RECORDS SHOWN —
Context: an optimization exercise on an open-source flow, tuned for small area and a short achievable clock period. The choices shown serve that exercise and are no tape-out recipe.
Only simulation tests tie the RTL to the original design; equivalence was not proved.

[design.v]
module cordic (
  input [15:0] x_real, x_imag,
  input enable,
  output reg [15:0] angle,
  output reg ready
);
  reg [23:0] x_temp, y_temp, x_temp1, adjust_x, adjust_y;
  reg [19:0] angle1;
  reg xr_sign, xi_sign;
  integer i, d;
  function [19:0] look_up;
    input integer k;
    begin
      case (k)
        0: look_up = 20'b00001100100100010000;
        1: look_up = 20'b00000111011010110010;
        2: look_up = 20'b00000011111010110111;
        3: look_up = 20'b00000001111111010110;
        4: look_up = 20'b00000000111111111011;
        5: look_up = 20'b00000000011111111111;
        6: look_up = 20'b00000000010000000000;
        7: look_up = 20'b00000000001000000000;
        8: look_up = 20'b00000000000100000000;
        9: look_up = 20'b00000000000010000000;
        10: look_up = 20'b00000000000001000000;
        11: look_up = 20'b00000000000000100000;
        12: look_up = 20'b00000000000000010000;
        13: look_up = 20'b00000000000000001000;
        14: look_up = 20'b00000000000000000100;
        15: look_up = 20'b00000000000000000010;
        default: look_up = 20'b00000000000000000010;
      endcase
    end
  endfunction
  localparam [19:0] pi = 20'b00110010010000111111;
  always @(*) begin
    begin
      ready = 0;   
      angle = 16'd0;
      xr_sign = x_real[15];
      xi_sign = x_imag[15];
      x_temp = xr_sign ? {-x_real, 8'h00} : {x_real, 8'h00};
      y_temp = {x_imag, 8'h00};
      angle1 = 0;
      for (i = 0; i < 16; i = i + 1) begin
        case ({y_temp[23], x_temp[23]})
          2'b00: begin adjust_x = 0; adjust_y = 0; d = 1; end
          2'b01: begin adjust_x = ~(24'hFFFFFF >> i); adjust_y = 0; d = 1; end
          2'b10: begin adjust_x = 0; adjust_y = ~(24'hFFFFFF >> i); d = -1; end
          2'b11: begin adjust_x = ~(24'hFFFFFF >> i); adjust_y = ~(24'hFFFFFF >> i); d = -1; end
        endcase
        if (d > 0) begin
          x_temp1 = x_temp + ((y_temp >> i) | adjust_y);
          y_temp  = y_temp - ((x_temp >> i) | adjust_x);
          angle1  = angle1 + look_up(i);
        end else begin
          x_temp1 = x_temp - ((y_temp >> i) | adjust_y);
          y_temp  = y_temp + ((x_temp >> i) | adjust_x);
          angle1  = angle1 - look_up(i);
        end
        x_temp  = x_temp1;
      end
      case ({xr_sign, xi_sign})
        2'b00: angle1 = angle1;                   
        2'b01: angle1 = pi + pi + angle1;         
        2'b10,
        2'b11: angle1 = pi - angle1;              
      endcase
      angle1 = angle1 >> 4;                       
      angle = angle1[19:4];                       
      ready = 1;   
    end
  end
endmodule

...

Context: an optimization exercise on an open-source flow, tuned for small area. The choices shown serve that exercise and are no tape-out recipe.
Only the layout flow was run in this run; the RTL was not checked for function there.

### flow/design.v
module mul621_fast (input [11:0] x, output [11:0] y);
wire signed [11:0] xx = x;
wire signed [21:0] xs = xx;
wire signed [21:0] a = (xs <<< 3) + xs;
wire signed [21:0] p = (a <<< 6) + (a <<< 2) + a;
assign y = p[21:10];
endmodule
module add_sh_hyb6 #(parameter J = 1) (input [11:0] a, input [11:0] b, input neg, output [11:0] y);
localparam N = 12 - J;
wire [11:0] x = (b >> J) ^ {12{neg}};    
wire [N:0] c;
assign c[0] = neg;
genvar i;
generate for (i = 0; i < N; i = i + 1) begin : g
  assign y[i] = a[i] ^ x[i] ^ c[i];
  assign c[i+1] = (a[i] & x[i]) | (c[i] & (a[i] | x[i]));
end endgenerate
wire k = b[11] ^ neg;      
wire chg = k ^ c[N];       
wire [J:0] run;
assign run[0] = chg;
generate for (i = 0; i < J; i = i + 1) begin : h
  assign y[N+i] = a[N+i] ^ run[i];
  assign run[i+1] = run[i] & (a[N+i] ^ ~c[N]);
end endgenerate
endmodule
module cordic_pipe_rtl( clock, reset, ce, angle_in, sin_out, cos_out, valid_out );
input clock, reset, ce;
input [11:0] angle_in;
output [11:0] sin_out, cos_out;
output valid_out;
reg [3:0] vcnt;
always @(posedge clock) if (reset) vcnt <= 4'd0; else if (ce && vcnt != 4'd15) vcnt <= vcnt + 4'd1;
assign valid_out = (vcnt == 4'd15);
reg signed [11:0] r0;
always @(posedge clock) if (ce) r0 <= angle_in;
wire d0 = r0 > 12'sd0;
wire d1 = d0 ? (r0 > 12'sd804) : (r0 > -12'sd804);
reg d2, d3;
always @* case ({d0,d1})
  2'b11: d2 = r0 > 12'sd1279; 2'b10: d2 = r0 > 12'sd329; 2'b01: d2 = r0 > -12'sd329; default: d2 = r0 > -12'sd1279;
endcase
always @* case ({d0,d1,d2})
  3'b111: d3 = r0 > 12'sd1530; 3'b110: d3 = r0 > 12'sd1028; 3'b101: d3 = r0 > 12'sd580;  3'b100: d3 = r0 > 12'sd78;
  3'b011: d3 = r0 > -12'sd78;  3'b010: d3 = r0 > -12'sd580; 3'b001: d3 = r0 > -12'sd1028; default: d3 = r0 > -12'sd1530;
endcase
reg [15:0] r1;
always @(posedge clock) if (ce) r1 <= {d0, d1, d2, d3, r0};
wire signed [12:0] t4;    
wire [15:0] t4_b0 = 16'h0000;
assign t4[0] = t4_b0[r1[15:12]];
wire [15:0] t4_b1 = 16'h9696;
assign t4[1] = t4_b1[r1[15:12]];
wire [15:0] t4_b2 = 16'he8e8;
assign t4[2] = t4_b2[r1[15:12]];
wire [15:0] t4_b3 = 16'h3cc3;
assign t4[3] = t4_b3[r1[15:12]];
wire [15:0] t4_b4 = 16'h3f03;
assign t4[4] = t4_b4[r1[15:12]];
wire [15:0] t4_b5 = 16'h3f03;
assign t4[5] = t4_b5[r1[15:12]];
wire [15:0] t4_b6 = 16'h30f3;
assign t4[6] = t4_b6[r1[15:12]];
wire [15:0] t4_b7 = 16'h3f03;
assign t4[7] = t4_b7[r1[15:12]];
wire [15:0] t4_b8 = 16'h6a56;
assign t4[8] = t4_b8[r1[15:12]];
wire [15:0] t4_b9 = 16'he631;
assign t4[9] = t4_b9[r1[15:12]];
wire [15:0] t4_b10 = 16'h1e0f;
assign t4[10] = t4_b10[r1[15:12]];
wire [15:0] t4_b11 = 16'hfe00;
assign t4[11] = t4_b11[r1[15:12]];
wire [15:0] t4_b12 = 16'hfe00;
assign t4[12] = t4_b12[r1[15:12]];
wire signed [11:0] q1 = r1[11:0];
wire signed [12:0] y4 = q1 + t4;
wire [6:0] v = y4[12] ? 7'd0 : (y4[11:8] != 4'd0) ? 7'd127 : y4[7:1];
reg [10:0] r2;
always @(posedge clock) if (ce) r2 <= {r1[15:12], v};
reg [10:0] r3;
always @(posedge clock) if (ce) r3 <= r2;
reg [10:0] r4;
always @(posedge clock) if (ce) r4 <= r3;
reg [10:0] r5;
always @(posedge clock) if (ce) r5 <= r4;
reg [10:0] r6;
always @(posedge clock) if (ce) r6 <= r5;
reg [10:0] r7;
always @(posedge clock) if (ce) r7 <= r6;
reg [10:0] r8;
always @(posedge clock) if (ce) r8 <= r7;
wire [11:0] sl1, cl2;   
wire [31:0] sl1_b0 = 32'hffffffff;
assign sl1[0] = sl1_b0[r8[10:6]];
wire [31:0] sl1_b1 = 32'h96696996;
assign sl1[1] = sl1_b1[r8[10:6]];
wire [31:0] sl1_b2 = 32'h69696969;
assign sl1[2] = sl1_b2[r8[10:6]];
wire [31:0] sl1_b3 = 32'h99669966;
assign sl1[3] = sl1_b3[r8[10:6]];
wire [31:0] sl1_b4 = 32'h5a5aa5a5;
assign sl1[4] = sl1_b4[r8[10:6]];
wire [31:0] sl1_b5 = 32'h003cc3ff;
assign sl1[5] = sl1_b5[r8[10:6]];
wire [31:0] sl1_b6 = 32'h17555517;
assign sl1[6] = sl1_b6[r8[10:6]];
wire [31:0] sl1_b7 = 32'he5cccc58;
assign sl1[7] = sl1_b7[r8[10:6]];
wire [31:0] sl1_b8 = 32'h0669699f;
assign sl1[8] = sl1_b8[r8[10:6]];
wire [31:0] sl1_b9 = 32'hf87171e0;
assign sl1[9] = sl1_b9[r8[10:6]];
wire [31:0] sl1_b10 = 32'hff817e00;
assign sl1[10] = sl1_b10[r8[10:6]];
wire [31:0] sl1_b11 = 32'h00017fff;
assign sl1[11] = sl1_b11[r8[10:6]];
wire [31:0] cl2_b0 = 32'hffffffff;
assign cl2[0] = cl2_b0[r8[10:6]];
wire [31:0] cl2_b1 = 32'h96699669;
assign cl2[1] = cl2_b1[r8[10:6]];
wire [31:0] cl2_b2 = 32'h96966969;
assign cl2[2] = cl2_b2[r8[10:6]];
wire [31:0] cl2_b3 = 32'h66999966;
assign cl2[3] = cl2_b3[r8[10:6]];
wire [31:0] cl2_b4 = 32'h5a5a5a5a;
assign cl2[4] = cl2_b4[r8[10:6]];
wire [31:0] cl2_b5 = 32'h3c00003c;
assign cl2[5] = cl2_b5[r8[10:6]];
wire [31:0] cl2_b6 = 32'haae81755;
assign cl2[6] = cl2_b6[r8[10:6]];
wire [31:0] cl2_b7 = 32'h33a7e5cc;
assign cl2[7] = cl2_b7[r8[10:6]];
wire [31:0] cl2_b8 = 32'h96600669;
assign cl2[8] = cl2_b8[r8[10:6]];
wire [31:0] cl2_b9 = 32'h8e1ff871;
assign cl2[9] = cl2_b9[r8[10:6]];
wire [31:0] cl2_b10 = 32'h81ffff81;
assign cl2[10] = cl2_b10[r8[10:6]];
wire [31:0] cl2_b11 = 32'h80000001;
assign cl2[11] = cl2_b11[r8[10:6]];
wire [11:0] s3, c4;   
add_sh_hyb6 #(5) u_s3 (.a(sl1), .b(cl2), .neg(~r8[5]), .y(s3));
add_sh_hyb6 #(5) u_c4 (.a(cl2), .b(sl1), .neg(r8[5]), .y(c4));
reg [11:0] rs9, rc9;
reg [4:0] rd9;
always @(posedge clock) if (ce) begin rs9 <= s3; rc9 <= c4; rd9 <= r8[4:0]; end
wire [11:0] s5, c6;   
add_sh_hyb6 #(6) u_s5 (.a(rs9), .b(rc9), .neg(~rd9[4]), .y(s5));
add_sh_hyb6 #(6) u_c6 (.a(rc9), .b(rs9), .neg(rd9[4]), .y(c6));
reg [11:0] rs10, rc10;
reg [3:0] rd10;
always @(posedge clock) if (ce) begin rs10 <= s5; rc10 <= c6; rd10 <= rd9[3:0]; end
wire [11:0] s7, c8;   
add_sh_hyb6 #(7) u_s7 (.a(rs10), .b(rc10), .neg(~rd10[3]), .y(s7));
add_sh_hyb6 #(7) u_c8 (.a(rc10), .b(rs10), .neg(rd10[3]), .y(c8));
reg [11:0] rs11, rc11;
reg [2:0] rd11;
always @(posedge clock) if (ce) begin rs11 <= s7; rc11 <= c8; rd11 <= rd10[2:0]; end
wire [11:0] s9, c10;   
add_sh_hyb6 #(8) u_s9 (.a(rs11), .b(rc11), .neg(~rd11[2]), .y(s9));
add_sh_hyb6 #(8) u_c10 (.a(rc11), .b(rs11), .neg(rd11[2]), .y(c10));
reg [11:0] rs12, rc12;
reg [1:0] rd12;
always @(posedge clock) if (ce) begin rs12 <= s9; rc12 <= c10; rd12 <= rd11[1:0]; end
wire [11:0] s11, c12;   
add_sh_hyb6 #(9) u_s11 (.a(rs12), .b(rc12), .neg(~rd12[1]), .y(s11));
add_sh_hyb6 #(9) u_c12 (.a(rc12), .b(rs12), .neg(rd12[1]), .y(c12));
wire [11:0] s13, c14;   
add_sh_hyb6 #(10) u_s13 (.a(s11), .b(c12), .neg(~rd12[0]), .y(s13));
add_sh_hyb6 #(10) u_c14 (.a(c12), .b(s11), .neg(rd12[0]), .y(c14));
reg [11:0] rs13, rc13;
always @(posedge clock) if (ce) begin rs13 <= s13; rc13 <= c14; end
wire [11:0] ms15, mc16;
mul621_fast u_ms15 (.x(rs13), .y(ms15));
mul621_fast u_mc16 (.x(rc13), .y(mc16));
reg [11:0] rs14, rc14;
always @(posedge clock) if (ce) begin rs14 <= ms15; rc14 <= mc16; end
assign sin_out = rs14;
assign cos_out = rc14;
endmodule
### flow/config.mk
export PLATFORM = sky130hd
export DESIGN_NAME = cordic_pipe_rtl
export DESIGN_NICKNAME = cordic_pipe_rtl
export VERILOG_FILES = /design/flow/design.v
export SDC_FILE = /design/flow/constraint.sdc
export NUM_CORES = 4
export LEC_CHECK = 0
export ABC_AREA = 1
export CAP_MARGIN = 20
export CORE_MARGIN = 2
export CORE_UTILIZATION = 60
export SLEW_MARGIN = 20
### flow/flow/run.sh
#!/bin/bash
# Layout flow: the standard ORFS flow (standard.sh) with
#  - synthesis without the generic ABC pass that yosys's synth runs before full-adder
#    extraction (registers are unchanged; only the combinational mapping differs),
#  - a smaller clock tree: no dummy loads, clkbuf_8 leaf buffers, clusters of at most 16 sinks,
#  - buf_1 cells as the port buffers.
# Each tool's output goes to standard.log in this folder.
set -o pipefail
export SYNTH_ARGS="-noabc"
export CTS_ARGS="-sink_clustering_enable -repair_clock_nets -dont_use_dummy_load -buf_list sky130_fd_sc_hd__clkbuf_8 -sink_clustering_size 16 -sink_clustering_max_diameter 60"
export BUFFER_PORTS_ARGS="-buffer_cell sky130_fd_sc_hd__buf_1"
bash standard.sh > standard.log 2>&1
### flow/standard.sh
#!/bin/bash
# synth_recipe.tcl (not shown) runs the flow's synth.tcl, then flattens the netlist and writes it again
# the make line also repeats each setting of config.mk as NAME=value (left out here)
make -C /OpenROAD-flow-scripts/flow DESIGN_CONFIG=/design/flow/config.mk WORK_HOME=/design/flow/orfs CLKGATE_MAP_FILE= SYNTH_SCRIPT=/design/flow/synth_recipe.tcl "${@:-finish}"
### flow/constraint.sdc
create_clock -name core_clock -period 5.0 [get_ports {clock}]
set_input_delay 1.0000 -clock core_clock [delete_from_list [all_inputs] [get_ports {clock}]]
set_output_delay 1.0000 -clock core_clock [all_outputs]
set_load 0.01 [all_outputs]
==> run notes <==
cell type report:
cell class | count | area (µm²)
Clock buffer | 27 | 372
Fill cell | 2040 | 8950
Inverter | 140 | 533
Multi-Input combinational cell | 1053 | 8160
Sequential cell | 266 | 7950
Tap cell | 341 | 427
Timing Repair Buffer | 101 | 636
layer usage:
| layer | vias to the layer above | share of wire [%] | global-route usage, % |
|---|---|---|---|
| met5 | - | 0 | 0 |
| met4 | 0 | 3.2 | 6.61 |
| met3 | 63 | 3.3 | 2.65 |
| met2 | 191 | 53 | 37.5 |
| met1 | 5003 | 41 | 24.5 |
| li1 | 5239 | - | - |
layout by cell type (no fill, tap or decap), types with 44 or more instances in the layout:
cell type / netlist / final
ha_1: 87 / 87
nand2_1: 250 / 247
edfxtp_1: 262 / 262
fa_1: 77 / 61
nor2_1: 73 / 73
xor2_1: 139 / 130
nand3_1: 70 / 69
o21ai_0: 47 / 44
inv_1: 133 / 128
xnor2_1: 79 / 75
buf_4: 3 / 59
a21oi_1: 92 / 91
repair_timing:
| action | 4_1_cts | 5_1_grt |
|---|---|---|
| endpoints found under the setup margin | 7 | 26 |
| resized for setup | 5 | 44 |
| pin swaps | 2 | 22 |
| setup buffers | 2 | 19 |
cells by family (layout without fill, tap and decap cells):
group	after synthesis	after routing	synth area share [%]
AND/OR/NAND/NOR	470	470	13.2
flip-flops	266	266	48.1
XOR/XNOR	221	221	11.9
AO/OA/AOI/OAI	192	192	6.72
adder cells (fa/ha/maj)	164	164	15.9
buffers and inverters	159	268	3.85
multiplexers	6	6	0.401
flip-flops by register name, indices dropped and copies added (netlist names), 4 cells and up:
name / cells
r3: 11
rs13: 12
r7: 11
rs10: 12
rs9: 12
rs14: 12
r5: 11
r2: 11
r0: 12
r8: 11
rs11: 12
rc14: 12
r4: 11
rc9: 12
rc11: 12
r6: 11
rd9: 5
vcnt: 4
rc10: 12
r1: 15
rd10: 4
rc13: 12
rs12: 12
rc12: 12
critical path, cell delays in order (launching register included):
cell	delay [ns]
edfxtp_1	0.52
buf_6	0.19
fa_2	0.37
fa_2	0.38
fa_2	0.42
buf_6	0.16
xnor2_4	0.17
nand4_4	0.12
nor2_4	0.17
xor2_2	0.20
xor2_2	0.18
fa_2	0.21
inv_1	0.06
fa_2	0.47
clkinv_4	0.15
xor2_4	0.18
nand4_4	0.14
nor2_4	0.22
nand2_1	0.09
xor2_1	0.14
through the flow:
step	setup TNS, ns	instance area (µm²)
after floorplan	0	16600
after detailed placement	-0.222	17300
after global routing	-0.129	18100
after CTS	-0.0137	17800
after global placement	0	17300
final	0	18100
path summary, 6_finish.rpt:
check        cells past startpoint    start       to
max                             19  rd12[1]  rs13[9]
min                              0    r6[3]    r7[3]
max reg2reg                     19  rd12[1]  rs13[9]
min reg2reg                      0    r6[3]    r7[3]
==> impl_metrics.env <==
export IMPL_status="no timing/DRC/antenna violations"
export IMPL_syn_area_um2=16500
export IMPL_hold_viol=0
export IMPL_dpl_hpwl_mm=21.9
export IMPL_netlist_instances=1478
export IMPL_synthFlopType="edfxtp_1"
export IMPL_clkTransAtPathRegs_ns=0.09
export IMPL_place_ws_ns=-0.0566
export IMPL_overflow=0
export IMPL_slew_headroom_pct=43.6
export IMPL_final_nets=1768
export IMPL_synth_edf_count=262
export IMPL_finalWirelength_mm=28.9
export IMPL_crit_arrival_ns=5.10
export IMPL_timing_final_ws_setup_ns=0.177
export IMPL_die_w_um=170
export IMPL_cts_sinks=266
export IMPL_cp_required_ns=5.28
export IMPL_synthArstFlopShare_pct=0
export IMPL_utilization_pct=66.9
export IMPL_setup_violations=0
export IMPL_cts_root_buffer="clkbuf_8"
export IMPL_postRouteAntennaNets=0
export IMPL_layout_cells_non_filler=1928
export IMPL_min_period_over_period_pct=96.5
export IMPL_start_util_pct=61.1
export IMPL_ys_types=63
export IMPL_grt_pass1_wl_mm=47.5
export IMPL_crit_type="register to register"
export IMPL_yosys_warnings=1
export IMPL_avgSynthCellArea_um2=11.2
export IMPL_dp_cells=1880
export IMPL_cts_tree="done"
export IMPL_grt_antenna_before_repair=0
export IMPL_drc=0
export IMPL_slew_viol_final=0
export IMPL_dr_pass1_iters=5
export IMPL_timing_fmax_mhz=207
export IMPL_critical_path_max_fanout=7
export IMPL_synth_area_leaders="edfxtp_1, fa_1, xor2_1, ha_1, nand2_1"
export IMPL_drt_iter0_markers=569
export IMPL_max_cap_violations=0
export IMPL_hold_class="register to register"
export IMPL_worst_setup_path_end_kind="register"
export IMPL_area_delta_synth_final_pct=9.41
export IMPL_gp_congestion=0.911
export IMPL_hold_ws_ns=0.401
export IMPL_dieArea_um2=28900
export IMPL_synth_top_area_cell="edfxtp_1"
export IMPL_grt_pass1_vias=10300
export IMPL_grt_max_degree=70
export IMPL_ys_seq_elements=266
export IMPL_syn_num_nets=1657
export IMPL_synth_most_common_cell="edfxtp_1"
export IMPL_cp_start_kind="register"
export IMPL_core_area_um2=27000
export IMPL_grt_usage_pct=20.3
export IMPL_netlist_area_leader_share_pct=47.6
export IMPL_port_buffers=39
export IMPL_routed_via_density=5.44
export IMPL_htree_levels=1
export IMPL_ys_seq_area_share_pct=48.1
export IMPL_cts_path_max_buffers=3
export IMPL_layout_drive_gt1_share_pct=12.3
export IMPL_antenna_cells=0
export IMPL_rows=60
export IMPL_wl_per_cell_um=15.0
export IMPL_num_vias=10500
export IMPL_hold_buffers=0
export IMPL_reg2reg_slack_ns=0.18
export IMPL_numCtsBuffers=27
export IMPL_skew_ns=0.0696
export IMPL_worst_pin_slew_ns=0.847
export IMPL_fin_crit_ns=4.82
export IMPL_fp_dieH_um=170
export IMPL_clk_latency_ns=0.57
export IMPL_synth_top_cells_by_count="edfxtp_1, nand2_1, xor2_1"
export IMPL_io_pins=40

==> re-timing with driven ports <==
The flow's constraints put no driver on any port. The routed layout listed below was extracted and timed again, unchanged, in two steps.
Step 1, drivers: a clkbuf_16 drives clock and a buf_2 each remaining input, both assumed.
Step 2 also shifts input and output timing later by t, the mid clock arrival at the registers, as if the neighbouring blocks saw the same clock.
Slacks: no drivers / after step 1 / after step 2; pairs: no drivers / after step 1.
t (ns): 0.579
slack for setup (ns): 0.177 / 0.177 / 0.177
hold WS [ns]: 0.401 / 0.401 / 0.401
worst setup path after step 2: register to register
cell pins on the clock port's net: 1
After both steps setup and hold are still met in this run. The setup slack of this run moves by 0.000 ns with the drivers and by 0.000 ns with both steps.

YOUR GOAL —
Within the listing above, extract exactly the lines from the line with "export IMPL_start_util_pct=61.1" to the line with "Step 1, drivers: a", the two named lines included, and no others.

TASK OUTPUT —
export IMPL_start_util_pct=61.1
export IMPL_ys_types=63
export IMPL_grt_pass1_wl_mm=47.5
export IMPL_crit_type="register to register"
export IMPL_yosys_warnings=1
export IMPL_avgSynthCellArea_um2=11.2
export IMPL_dp_cells=1880
export IMPL_cts_tree="done"
export IMPL_grt_antenna_before_repair=0
export IMPL_drc=0
export IMPL_slew_viol_final=0
export IMPL_dr_pass1_iters=5
export IMPL_timing_fmax_mhz=207
export IMPL_critical_path_max_fanout=7
export IMPL_synth_area_leaders="edfxtp_1, fa_1, xor2_1, ha_1, nand2_1"
export IMPL_drt_iter0_markers=569
export IMPL_max_cap_violations=0
export IMPL_hold_class="register to register"
export IMPL_worst_setup_path_end_kind="register"
export IMPL_area_delta_synth_final_pct=9.41
export IMPL_gp_congestion=0.911
export IMPL_hold_ws_ns=0.401
export IMPL_dieArea_um2=28900
export IMPL_synth_top_area_cell="edfxtp_1"
export IMPL_grt_pass1_vias=10300
export IMPL_grt_max_degree=70
export IMPL_ys_seq_elements=266
export IMPL_syn_num_nets=1657
export IMPL_synth_most_common_cell="edfxtp_1"
export IMPL_cp_start_kind="register"
export IMPL_core_area_um2=27000
export IMPL_grt_usage_pct=20.3
export IMPL_netlist_area_leader_share_pct=47.6
export IMPL_port_buffers=39
export IMPL_routed_via_density=5.44
export IMPL_htree_levels=1
export IMPL_ys_seq_area_share_pct=48.1
export IMPL_cts_path_max_buffers=3
export IMPL_layout_drive_gt1_share_pct=12.3
export IMPL_antenna_cells=0
export IMPL_rows=60
export IMPL_wl_per_cell_um=15.0
export IMPL_num_vias=10500
export IMPL_hold_buffers=0
export IMPL_reg2reg_slack_ns=0.18
export IMPL_numCtsBuffers=27
export IMPL_skew_ns=0.0696
export IMPL_worst_pin_slew_ns=0.847
export IMPL_fin_crit_ns=4.82
export IMPL_fp_dieH_um=170
export IMPL_clk_latency_ns=0.57
export IMPL_synth_top_cells_by_count="edfxtp_1, nand2_1, xor2_1"
export IMPL_io_pins=40

==> re-timing with driven ports <==
The flow's constraints put no driver on any port. The routed layout listed below was extracted and timed again, unchanged, in two steps.
Step 1, drivers: a clkbuf_16 drives clock and a buf_2 each remaining input, both assumed.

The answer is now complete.